The proposal last autumn to introduce the non-invasive prenatal test for Down syndrome, known as NIPT, on the UK’s National Health Service from 2018 has sparked a reaction within both the Down syndrome and the medical communities. Creators and many medics hail the test as offering women the chance to know with 99 percent certainty if their baby will be born with the genetic condition, while avoiding the previous invasive test. Reactions to the news have been both positive and negative, but also seem to be largely divided into two main groups: those with medical experience and those with personal experience of Down syndrome.
One of the allegedly major benefits of the NIPT is that mothers to be will know with almost 100 percent accuracy if their baby has Down syndrome, without the risks associated with the current amniocentesis test. Amniocentesis involves taking a sample of the amniotic fluid around the baby, not only is it less accurate, but it also carries a chance of inducing a miscarriage. The creators of NIPT argue that thanks to the availability of the new test, women will no longer have to take this risk. Yet, women were never forced to undergo this test, it has always been optional. However, the high numbers of women opting for it, despite the risk, demonstrates how a one percent chance of losing the baby is worth taking in order to be sure if the baby has Down syndrome.

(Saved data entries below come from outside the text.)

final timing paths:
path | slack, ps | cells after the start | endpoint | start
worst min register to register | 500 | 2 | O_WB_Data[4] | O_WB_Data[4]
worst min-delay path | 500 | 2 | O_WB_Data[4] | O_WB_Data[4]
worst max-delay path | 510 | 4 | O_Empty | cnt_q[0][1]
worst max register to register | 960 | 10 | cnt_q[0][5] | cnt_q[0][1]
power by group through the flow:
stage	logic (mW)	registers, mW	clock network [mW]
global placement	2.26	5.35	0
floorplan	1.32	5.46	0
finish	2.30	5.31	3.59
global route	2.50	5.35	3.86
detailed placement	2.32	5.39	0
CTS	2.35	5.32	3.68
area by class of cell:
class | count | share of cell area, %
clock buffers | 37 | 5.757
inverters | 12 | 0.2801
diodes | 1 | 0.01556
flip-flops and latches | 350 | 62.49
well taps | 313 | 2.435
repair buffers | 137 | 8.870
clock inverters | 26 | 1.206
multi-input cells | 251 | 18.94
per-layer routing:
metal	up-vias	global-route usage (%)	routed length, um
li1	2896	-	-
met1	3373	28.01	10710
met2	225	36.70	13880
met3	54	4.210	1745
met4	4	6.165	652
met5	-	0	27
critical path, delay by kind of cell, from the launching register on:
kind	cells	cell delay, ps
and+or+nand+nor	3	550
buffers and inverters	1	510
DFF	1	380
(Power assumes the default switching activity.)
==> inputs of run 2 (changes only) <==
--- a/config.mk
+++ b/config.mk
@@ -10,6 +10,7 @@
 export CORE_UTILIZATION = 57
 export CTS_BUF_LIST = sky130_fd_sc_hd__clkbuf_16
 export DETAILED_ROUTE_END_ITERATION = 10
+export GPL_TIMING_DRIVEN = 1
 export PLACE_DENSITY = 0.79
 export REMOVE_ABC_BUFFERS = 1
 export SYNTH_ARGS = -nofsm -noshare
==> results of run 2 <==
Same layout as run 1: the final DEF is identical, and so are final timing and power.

Defenders of NIPT have argued there’s no evidence its introduction will lead to an increase in the termination of Down syndrome pregnancies, yet a large percentage of mothers whose babies are identified as having Down syndrome using the former prenatal test decided to terminate their pregnancy. In Iceland, where the test is already available, the termination rate is now 100 percent. There have been 3,213 abortions carried out on grounds of disability since 2015 alone, 689 of these were Down syndrome cases. Surely this is evidence enough that if more mothers are able to determine risk-free if their child has the condition, the number of babies born with Down syndrome each year most likely will begin to decline. The fact that 230 of these terminations were carried out after 24 weeks, the usual cut-off point for an abortion in the case of a non-disabled baby — a 271 percent increase since 1995 — demonstrates the lack of equality disabled people have even before birth.